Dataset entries
+-------+

### src/rtl/arm_pipe_pkg.sv
// Shared pipeline definitions: ARM condition codes, NZCV bit positions and flag-write masks.
package arm_pipe_pkg;

  typedef enum logic [3:0] {
    COND_EQ = 4'h0, COND_NE = 4'h1, COND_CS = 4'h2, COND_CC = 4'h3,
    COND_MI = 4'h4, COND_PL = 4'h5, COND_VS = 4'h6, COND_VC = 4'h7,
    COND_HI = 4'h8, COND_LS = 4'h9, COND_GE = 4'hA, COND_LT = 4'hB,
    COND_GT = 4'hC, COND_LE = 4'hD, COND_AL = 4'hE, COND_NV = 4'hF
  } cond_t;

  localparam int unsigned N_IDX = 3;
  localparam int unsigned Z_IDX = 2;
  localparam int unsigned C_IDX = 1;
  localparam int unsigned V_IDX = 0;

  localparam logic [1:0] FW_NZ = 2'b10;
  localparam logic [1:0] FW_CV = 2'b01;

endpackage

### src/rtl/cond_check.sv
// Combinational ARM condition evaluation of CondE against the architectural NZCV register.
module cond_check
  import arm_pipe_pkg::*;
(
  input  logic [3:0] CondE,
  input  logic [3:0] FlagsQ,
  output logic       CondExE
);

  logic n, z, c, v;

  assign n = FlagsQ[N_IDX];
  assign z = FlagsQ[Z_IDX];
  assign c = FlagsQ[C_IDX];
  assign v = FlagsQ[V_IDX];

  // NV is executed unconditionally, same as AL.
  always_comb begin
    CondExE = 1'b1;
    case (cond_t'(CondE))
      COND_EQ: CondExE = z;
      COND_NE: CondExE = ~z;
      COND_CS: CondExE = c;
      COND_CC: CondExE = ~c;
      COND_MI: CondExE = n;
      COND_PL: CondExE = ~n;
      COND_VS: CondExE = v;
      COND_VC: CondExE = ~v;
      COND_HI: CondExE = c & ~z;
      COND_LS: CondExE = ~c | z;
      COND_GE: CondExE = (n == v);
      COND_LT: CondExE = (n != v);
      COND_GT: CondExE = ~z & (n == v);
      COND_LE: CondExE = z | (n != v);
      COND_AL: CondExE = 1'b1;
      COND_NV: CondExE = 1'b1;
    endcase
  end

endmodule

### src/rtl/ex_mem_stage.sv
// Execute condition gating, NZCV register and Execute->Memory pipeline register.
// Optional squashed-instruction counter enabled by defining EXMEM_SQUASH_CNT_EN.
module ex_mem_stage
  import arm_pipe_pkg::*;
#(
  parameter int unsigned DATA_W = 32,
  parameter int unsigned REG_AW = 4
) (
  input  logic              clk,
  input  logic              reset,
  input  logic              EnM,
  input  logic              FlushM,
  input  logic              PCSrcE,
  input  logic              RegWriteE,
  input  logic              MemtoRegE,
  input  logic              MemWriteE,
  input  logic [1:0]        FlagWriteE,
  input  logic [3:0]        CondE,
  input  logic [3:0]        ALUFlagsE,
  input  logic [DATA_W-1:0] ALUResultE,
  input  logic [DATA_W-1:0] WriteDataE,
  input  logic [REG_AW-1:0] WA3E,
  output logic              CondExE,
  output logic              PCSrcGateE,
  output logic [3:0]        FlagsQ,
  output logic              PCSrcM,
  output logic              RegWriteM,
  output logic              MemtoRegM,
  output logic              MemWriteM,
  output logic [DATA_W-1:0] ALUResultM,
  output logic [DATA_W-1:0] WriteDataM,
  output logic [REG_AW-1:0] WA3M
`ifdef EXMEM_SQUASH_CNT_EN
  ,
  output logic [15:0]       SquashCnt
`endif
);

  logic wr_nz, wr_cv;

  cond_check u_cond_check (
    .CondE   (CondE),
    .FlagsQ  (FlagsQ),
    .CondExE (CondExE)
  );

  assign PCSrcGateE = PCSrcE & CondExE;
  assign wr_nz      = |(FlagWriteE & FW_NZ) & CondExE;
  assign wr_cv      = |(FlagWriteE & FW_CV) & CondExE;

  always_ff @(posedge clk) begin
    if (!reset) begin
      PCSrcM     <= 1'b0;
      RegWriteM  <= 1'b0;
      MemtoRegM  <= 1'b0;
      MemWriteM  <= 1'b0;
      ALUResultM <= '0;
      WriteDataM <= '0;
      WA3M       <= '0;
      FlagsQ     <= '0;
    end else if (FlushM) begin
      // Bubble: controls cleared, data and flags left as they were.
      PCSrcM    <= 1'b0;
      RegWriteM <= 1'b0;
      MemtoRegM <= 1'b0;
      MemWriteM <= 1'b0;
    end else if (EnM) begin
      PCSrcM     <= PCSrcGateE;
      RegWriteM  <= RegWriteE & CondExE;
      MemtoRegM  <= MemtoRegE;
      MemWriteM  <= MemWriteE & CondExE;
      ALUResultM <= ALUResultE;
      WriteDataM <= WriteDataE;
      WA3M       <= WA3E;
      if (wr_nz) FlagsQ[N_IDX:Z_IDX] <= ALUFlagsE[N_IDX:Z_IDX];
      if (wr_cv) FlagsQ[C_IDX:V_IDX] <= ALUFlagsE[C_IDX:V_IDX];
    end
  end

`ifdef EXMEM_SQUASH_CNT_EN
  logic squash;

  assign squash = ~CondExE & (PCSrcE | RegWriteE | MemWriteE | (|FlagWriteE));

  always_ff @(posedge clk) begin
    if (!reset)
      SquashCnt <= '0;
    else if (!FlushM && EnM && squash)
      SquashCnt <= SquashCnt + 16'd1;
  end
`endif

endmodule
### config.mk
export PLATFORM = sky130hd
export DESIGN_NAME = ex_mem_stage
export DESIGN_NICKNAME = d
export VERILOG_FILES = /design/src/rtl/arm_pipe_pkg.sv /design/src/rtl/cond_check.sv /design/src/rtl/ex_mem_stage.sv
export SDC_FILE = /design/constraint.sdc
export NUM_CORES = 1
export LEC_CHECK = 0
export CORE_MARGIN = 2
export CORE_UTILIZATION = 40
export CTS_BUF_LIST = sky130_fd_sc_hd__clkbuf_2 sky130_fd_sc_hd__clkbuf_4 sky130_fd_sc_hd__clkbuf_8
export CTS_CLUSTER_DIAMETER = 40
export DETAILED_ROUTE_END_ITERATION = 10
export PLACE_DENSITY_LB_ADDON = 0.15
export SYNTH_ARGS = -nofsm -noshare
export SYNTH_HDL_FRONTEND = slang
export SYNTH_SLANG_ARGS = --single-unit
### constraint.sdc
create_clock -name clk -period 3.5 [get_ports clk]
set_input_delay 0.875 -clock clk [delete_from_list [all_inputs] [get_ports clk]]
set_output_delay 0.875 -clock clk [all_outputs]
set_load 0.02 [all_outputs]
==> results of run 1 <==
[worst max-delay path: stages]
cell and delay [ps]:
dlygate4sd2_1 250, buf_4 170, nand2_1 70, nor3_1 40
a311o_1 380, o41ai_4 370, or2_4 190, nor2b_1 40
buf_2 150
[worst paths after layout]
path	to	slack [ps]	cells after the start
setup reg to reg	FlagsQ[0]	1190	9
setup / recovery	PCSrcGateE	80	9
hold / removal	ALUResultM[31]	460	2
hold reg to reg	ALUResultM[31]	460	2
[what timing repair did]
item | in CTS | in global routing
setup buffers | 2 | 3
resized for setup | 17 | 7
pin swaps | 3 | 5
endpoints found under the setup margin | 2 | 2
hold buffers | 0 | 0
[synthesized netlist by cell type, drive strengths merged]
master / number / share of area [%]
a21bo: 1 / 0.33
or3b: 1 / 0.29
nor3: 5 / 0.81
nand2: 148 / 18
mux2i: 6 / 2.0
nand3b: 3 / 0.73
o311ai: 1 / 0.29
and3: 1 / 0.20
xor2: 1 / 0.29
nand3: 4 / 0.65
o41ai: 1 / 0.53
inv: 3 / 0.37
o31ai: 1 / 0.24
dfxtp: 76 / 50
buf: 5 / 0.77
and4: 1 / 0.29
a21oi: 1 / 0.16
a21boi: 68 / 17
nor2: 4 / 0.57
o22ai: 1 / 0.20
nor4b: 1 / 0.49
o21ai: 4 / 0.65
nor2b: 6 / 1.2
or2: 1 / 0.20
a311o: 1 / 0.33
a22oi: 2 / 0.49
nor3b: 2 / 0.49
nand2b: 2 / 0.41
clkbuf: 23 / 2.9
[metal layers]
layer	track usage, %	part of all wire, %
met2	34.87	49
met3	5.998	7.7
met4	7.702	2.1
met5	0	0
met1	23.77	41
[power by group]
part | switching (mW) | internal [mW] | total [mW]
Clock | 0.306 | 0.465 | 0.771
Sequential | 0.0197 | 0.903 | 0.922
Combinational | 0.168 | 0.211 | 0.379
[through the flow]
stage                     TNS, ps  hold slack [ps]
final                           0            464.1
after global placement      -1173            450.0
after floorplan                 0            540.8
after CTS                       0            467.9
after detailed placement    -1320            456.6
after global routing       -3.074            485.3
[cells by family (layout without fill, tap and decap cells)]
family	Yosys count	after routing	share of synthesized area, %
xor+xnor	1	1	0.2851
buf+inv	31	197	3.990
flops	76	76	49.51
simple gates	179	179	24.43
compound gates	81	81	19.83
mux	6	6	1.954
[sequential cells by signal (all words and copies together), names as in the netlist]
signal	cells
PCSrcM	1
WA3M	4
ALUResultM	32
RegWriteM	1
WriteDataM	32
FlagsQ	4
MemWriteM	1
MemtoRegM	1
[cell type report]
type                            count  area share, %
Timing Repair Buffer              180          34.03
Sequential cell                    76          29.90
Multi-Input combinational cell    267          28.96
Clock buffer                        9          2.434
Tap cell                           99          2.434
Clock inverter                      5          2.016
Inverter                            3         0.2213
==> results by group, run 1 <==
GRT
  • First-pass GRT wire length: 13890 um
  • Vias in the first global route: 2955
  • Pin count of the biggest net entering global routing: 78
  • Global route overflow: 0
  • Gr usage total: 20.29%
  • Initial antenna violation count: 0

Setup path
  • Worst EP required: 2620 ps
  • CP endpoint kind: primary output
  • Worst Path Arrival: 2550 ps
  • Worst Path Max Fanout: 10
  • Crit start category: input port
  • R2R Path Start: FlagsQ[0]
  • Crit path from: CondE[1]
  • WS Path Type: input port to primary output

Synth
  • Ys Warns: 0
  • Avg Synthesized Cell Area: 8.216 um2
  • Mapped Area: 3073 um2
  • Seq/Total Area, Yosys: 49.51%
  • Synthesized flop and latch total: 76
  • Cell variety after synth: 32
  • Cells after Synth: 374
  • Post-synthesis net count: 460

Cells and area
  • Layout cells sized above 1: 8.889%
  • Commonest cells after routing, fill and taps aside: clkdlybuf4s50_1, nand2_1, dfxtp_1
  • Multi-input gate area: 1474 um2
  • Area Growth Syn to Fin: 65.59%
  • Commonest non-fill, non-tap cell in the layout: clkdlybuf4s50_1
  • Fillers: 610
  • Non-filler cells, final: 639
  • # diodes: 0
  • Reg area: 1521 um2
  • Fin area: 5089 um2
  • Final #Nets: 623
  • Post-layout util: 69.41%

Routing
  • Vias: 3058
  • DRC Markers: 0
  • Wire length per cell: 13.46 um
  • Vias per inst: 4.786
  • Wirelength, routed: 8598 um
  • First drt pass iteration count: 4
  • 1st-iter DRT viols: 111
  • Detail Route Antenna Nets: 0

Place
  • Dpl cell area: 4812 um2
  • GPL Wtd Cong: 0.7732
  • Port-buffer cells: 163
  • Place WS: -672.8 ps
  • Final HPWL from detailed placement: 6099 um
  • Placed cell count: 620

Timing
  • Period utilization: 97.75%
  • Least-Margin Pin Slew: 727.9 ps
  • Worst setup margin: 78.70 ps
  • Max Clock Freq: 0.2923 GHz
  • Rel. slew slack: 51.47%
  • Final count of negative-setup-slack endpoints: 0
  • Fin crit period: 3421 ps
  • Clock skew: 0.2824 ps
  • Slew Viols, Final: 0
  • Fin. Hold Viols: 0

Min path
  • Worst hold path startpoint: ALUResultM[31]
  • Class of the worst hold path: flip-flop to flip-flop

Floorplan
  • Top-level I/O count: 164
  • Chip height: 91.65 um
  • Row count: 31
  • Die width: 91.65 um
  • Core ar.: 7331 um2
  • Die ar.: 8400 um2
  • Initial Util: 41.92%

Run
  • Total of max-cap violations: 0

Clock network
  • Clock sinks: 76
  • Num CTS Buffers: 9
  • Clk_lat worst skew: 330 ps
  • H-Tree Level Count: 3
  • Clock buffer depth: 2
  • Root Buffer: clkbuf_8
  • Worst-path clk slew: 80 ps
  • CTS tree: built

Status
  • Status: complete, no violations

Pwr
  • Pwr dens: 407.2 nW/um2
  • Total power draw: 2.072 mW
  • IR Drop Worst-Case VDD: 0.0002800 V
  • Leakage: 1.870 nW
No activity file was read; power rests on OpenSTA's default activity.
==> inputs of run 2 (changes only) <==
HOLD_SLACK_MARGIN = 0.06   (was unset)
SYNTH_HIERARCHICAL = 1   (was unset)
==> run 2 against run 1 <==
Critical path depth decreased by 1. Worst hold slack lost 11 ps. First-iteration DRC count decreased by 20%. Combinational power down 4%. Largest cell class unchanged.
==> results by group, run 2 <==
Place
  • Port-buffer cells: 163
  • GPL Wtd Cong: 0.7445
  • Dpl cell area: 4760 um2
  • Final HPWL from detailed placement: 5790 um
  • Placed cell count: 614

Timing
  • Fin. Hold Viols: 0
  • Rel. slew slack: 66.93%
  • Least-Margin Pin Slew: 496.0 ps
  • RSZ-0062 raised after global routing: no
  • Final count of negative-setup-slack endpoints: 0
  • Hold_ws: 452.8 ps
  • Fin crit period: 3425 ps
  • Period utilization: 97.87%
  • TNS Setup: 0 ps
  • Clock skew: 1.817 ps
  • Max Clock Freq: 0.2919 GHz
  • Slew Viols, Final: 0

Pwr
  • Pwr dens: 390.3 nW/um2
  • IR Drop Worst-Case VDD: 0.0002488 V
  • Sw Share: 25.10%
  • Sw power: 0.4847 mW
  • Clock power share: 33.5%
  • Combinational Power Share: 18.7%
  • Leakage: 1.826 nW
  • Sequential Power Share: 47.7%
  • Cell-internal power: 1.447 mW

Run
  • Total of max-cap violations: 0

Setup path
  • R2R Path Start: FlagsQ[0]
  • FF-to-FF path depth: 9
  • WS Path Type: input port to primary output
  • Worst Path Arrival: 2550 ps
  • Crit path from: CondE[0]
  • Crit start category: input port
  • Worst Path Max Fanout: 3
  • CP endpoint kind: primary output
  • Worst EP required: 2620 ps
  • R2R Path End: FlagsQ[2]
  • R2R Setup Slk: 1650 ps

Clock network
  • Root Buffer: clkbuf_8
  • Post-CTS Setup Bufs: 0
  • Resized cells post-CTS: 10
  • Worst-path clk slew: 70 ps
  • H-Tree Level Count: 3
  • Clk_lat worst skew: 330 ps
  • Num CTS Buffers: 9
  • # hold bufs at CTS: 0
  • Clock buffer depth: 2
  • CTS tree: built
  • Clock sinks: 76

Synth
  • Post-synthesis net count: 448
  • Cells after Synth: 362
  • Mapped Area: 3084 um2
  • Most common cell in the netlist: nand2_1
  • Post-synth top area share: 49.33%
  • Ys async rst share: 0%
  • Primary FF master, synth: dfxtp_1
  • Post-synth top cells: nand2_1, dfxtp_1, a21boi_0
  • Avg Synthesized Cell Area: 8.520 um2
  • Synthesized flop and latch total: 76
  • Ranking of synthesized cells by area: dfxtp_1, nand2_1, a21boi_0, a21boi_1, buf_4
  • Ys Warns: 6
  • Post-synth EDFFs: 0
  • Area leader, netlist: dfxtp_1
  • Seq/Total Area, Yosys: 49.33%
  • Cell variety after synth: 33

Routing
  • Detail Route Antenna Nets: 0
  • Vias: 2920
  • Wire length per cell: 13.04 um
  • 1st-iter DRT viols: 89
  • Wirelength, routed: 8204 um
  • Vias per inst: 4.642
  • First drt pass iteration count: 4
  • DRC Markers: 0

Cells and area
  • Area Growth Syn to Fin: 60.45%
  • Largest registers: ALUResultM x32, WriteDataM x32
  • Layout cells sized above 1: 7.590%
  • Fin area: 4949 um2
  • # diodes: 0
  • Non-filler cells, final: 629
  • Commonest non-fill, non-tap cell in the layout: clkdlybuf4s50_1
  • Commonest cells after routing, fill and taps aside: clkdlybuf4s50_1, nand2_1, dfxtp_1
  • Fillers: 665
  • Final #Nets: 609

GRT
  • Global route overflow: 0
  • Vias in the first global route: 2810
  • Gr usage total: 19.52%
  • Pin count of the biggest net entering global routing: 69
  • First-pass GRT wire length: 13300 um
  • Initial antenna violation count: 0

Min path
  • Worst Hold End: ALUResultM[12]
  • Worst hold path startpoint: ALUResultM[12]
  • Hold Path Stages: 2
  • Class of the worst hold path: flip-flop to flip-flop

Floorplan
  • Die width: 91.81 um
  • Initial Util: 40.54%
  • Die ar.: 8429 um2
  • Row count: 32
  • Core ar.: 7607 um2
  • Chip height: 91.81 um
  • Top-level I/O count: 164

Status
  • Status: complete, no violations
run 2: changes by cell type in the layout (fill, tap and decap cells not counted), moves of 4 or more:
cell,change
nand2_1,-6
nor3_1,-4
a21boi_1,+20
a21boi_0,-20
buf_4,-4
mux2i_1,-4
run 2: cell families (layout without fill, tap and decap cells):
kind of cell / after synthesis / in the layout / share of synthesized area, %
xor gates and xnor gates: 4 / 4 / 1.136
AOI/OAI and AO/OA: 84 / 84 / 19.84
DFF: 76 / 76 / 49.33
muxes: 2 / 2 / 0.6491
and+or+nand+nor: 168 / 168 / 22.52
buffers and inverters: 28 / 193 / 6.531
run 2: how the worst max path moves through the flow:
stage | slack (ps) | end
6_report | 70 | PCSrcGateE
5_1_grt | 5 | PCSrcGateE
4_1_cts | 20 | CondExE
3_5_place_dp | -430 | PCSrcGateE
3_3_place_gp | -350 | PCSrcGateE
2_1_floorplan | 300 | PCSrcGateE
run 2: stage by stage:
| stage | total power [mW] | util (%) | setup WS [ps] |
|---|---|---|---|
| 2_1_floorplan | 1.105 | - | 298.9 |
| 3_3_place_gp | 1.298 | 62.57 | -352.3 |
| 3_5_place_dp | 1.306 | 62.57 | -425.2 |
| 4_1_cts | 1.959 | 65.10 | 22.59 |
| 5_1_grt | 2.023 | 65.05 | 5.174 |
| 6_report | 1.931 | 65.05 | 74.52 |
run 2: per-layer routing:
| layer | up-vias | wire length (um) | global-route usage (%) |
|---|---|---|---|
| met5 | - | 0 | 0 |
| met1 | 1302 | 3645 | 24.00 |
| met3 | 10 | 773 | 7.477 |
| li1 | 1498 | - | - |
| met4 | 0 | 104 | 6.343 |
| met2 | 110 | 3680 | 31.56 |
run 2: worst max-delay path, cell delays in order:
cell	delay [ps]
clkdlybuf4s50_1	440
buf_4	150
buf_4	140
xnor2_1	120
a311oi_1	390
o21ai_2	130
and2_4	160
buf_2	150
run 2: area by class of cell:
cell class	instances	area, um2	area share (%)
repair buffers	177	1733	35.02
flip-flops and latches	76	1521	30.75
inverters	1	3.754	0.07585
multi-input cells	258	1373	27.74
well taps	102	127.6	2.579
clock buffers	10	137.6	2.781
clock inverters	5	52.55	1.062
run 2: power groups by stage:
stage | clock network, mW | logic, mW | registers [mW]
floorplan | 0 | 0.117 | 0.988
global placement | 0 | 0.358 | 0.940
detailed placement | 0 | 0.364 | 0.942
CTS | 0.671 | 0.365 | 0.922
global route | 0.706 | 0.390 | 0.927
finish | 0.648 | 0.362 | 0.922
==> inputs of run 3 (changes only) <==
RECOVER_POWER = 100   (was unset)
==> run 3 against run 2 <==
The run now ends with max-capacitance violations, max-slew violations left. Clock skew about the same. Flip-flop and latch count stayed put. Clock-buffer cell count is the same.
==> results by group, run 3 (same netlist as run 2, synthesis figures left out) <==
Routing
  • Met2 WL: 3702 um
  • Vias per inst: 4.674
  • Wirelength, routed: 8187 um
  • Top Layer Used: met4
  • Detail Route Antenna Nets: 0
  • Vias: 2940
  • DRC Markers: 0
  • 1st-iter DRT viols: 92
  • First drt pass iteration count: 4
  • Wl on met1: 3576 um
  • Met3 routed WL: 803 um
  • Wire length per cell: 13.02 um

Pwr
  • IR Drop Worst-Case VDD: 0.0002470 V
  • Sw power: 0.4818 mW
  • Clock power share: 33.9%
  • Cell-internal power: 1.430 mW
  • Combinational Power Share: 18.0%
  • Sw Share: 25.20%
  • Leakage: 2.034 nW
  • Sequential Power Share: 48.1%
  • Pwr dens: 387.3 nW/um2

Clock network
  • Num CTS Buffers: 9
  • CTS tree: built
  • Worst-path clk slew: 70 ps
  • Clock sinks: 76
  • Clock buffer depth: 2
  • H-Tree Level Count: 3
  • Root Buffer: clkbuf_8
  • Clk_lat worst skew: 330 ps

Place
  • Port-buffer cells: 163
  • Place WS: -425.2 ps
  • Dpl cell area: 4760 um2
  • Final HPWL from detailed placement: 5790 um
  • GPL Wtd Cong: 0.7445

Timing
  • Least-Margin Pin Slew: 1552 ps
  • Final count of negative-setup-slack endpoints: 0
  • Period utilization: 97.95%
  • Rel. slew slack: -3.496%
  • TNS Setup: 0 ps
  • Hold_ws: 457.1 ps
  • RSZ-0062 raised after global routing: no
  • Fin crit period: 3428 ps
  • Clock skew: 1.945 ps
  • Fin. Hold Viols: 0
  • Worst setup margin: 71.69 ps
  • Max Clock Freq: 0.2917 GHz
  • Slew Viols, Final: 38

Cells and area
  • Post-layout util: 64.90%
  • Commonest non-fill, non-tap cell in the layout: nand2_1
  • Layout cells sized above 1: 7.021%
  • Final #Nets: 609
  • Commonest cells after routing, fill and taps aside: nand2_1, clkdlybuf4s50_1, dlygate4sd3_1
  • Fillers: 671
  • # diodes: 0
  • Fin area: 4937 um2
  • Area Growth Syn to Fin: 60.08%
  • Largest registers: ALUResultM x32, WriteDataM x32

Run
  • Total of max-cap violations: 1

GRT
  • Gr usage total: 19.52%
  • First-pass GRT wire length: 13300 um
  • Initial antenna violation count: 0
  • Vias in the first global route: 2810
  • Global route overflow: 0
  • Pin count of the biggest net entering global routing: 69

Status
  • Status: finished, violations left
  • Violated checks: max-capacitance violations, max-slew violations

Floorplan
  • Chip height: 91.81 um
  • Initial Util: 40.54%
  • Die ar.: 8429 um2
  • Core ar.: 7607 um2
  • Die width: 91.81 um
  • Top-level I/O count: 164
  • Row count: 32

Setup path
  • Worst Path Max Fanout: 3
  • CP endpoint kind: primary output
  • Worst Path Arrival: 2550 ps
  • Crit start category: input port
  • Worst EP required: 2620 ps
  • WS Path Type: input port to primary output

Min path
  • Class of the worst hold path: flip-flop to flip-flop
-- run 3: per-stage QoR --
| stage | cells | total power [mW] |
|---|---|---|
| CTS | 629 | 1.959 |
| detailed placement | 614 | 1.306 |
| global placement | 614 | 1.298 |
| global route | 629 | 2.005 |
| floorplan | 362 | 1.105 |
| finish | 629 | 1.912 |
-- run 3: worst max-delay path, cell delays in order --
cell	delay [ps]
clkdlybuf4s50_1	440
buf_4	150
buf_4	140
xnor2_1	120
a311oi_1	390
o21ai_2	130
and2_4	160
buf_2	150
-- run 3: power groups by stage --
stage               Sequential [mW]  Combinational (mW)  Clock [mW]
floorplan                     0.988               0.117           0
global placement              0.940               0.358           0
detailed placement            0.942               0.364           0
CTS                           0.922               0.365       0.671
global route                  0.925               0.374       0.706
finish                        0.920               0.345       0.647
-- run 3: path summary, 6_finish.rpt --
kind,endpoint,startpoint,cells past startpoint,slack (ps)
max,PCSrcGateE,CondE[0],8,70
min,ALUResultM[17],ALUResultM[17],2,460
max reg2reg,FlagsQ[2],FlagsQ[0],9,1570
min reg2reg,ALUResultM[17],ALUResultM[17],2,460
-- run 3: timing repair --
item / 4_1_cts / 5_1_grt
pin swaps: 0 / 0
gates resized for setup: 10 / 3
setup buffers: 0 / 0
hold endpoints to repair: 0 / 0
hold buffers: 0 / 0
setup endpoints to repair: 2 / 2
-- run 3: area by class of cell --
| class | instances | area (um2) | area share [%] |
|---|---|---|---|
| Clock inverter | 5 | 52.55 | 1.064 |
| Timing Repair Buffer | 177 | 1722 | 34.87 |
| Sequential cell | 76 | 1521 | 30.82 |
| Tap cell | 102 | 127.6 | 2.585 |
| Inverter | 1 | 3.754 | 0.07603 |
| Clock buffer | 10 | 137.6 | 2.788 |
| Multi-Input combinational cell | 258 | 1373 | 27.80 |
-- run 3: routing by layer --
| metal | vias up | global-route usage (%) |
|---|---|---|
| li1 | 1503 | - |
| met1 | 1315 | 24.00 |
| met2 | 112 | 31.56 |
| met3 | 10 | 7.477 |
| met4 | 0 | 6.343 |
| met5 | - | 0 |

+-------+

*THE PROBLEM*
A single number is required: the count of lines in the data that include the string "only".

*WRITTEN ANSWER*
2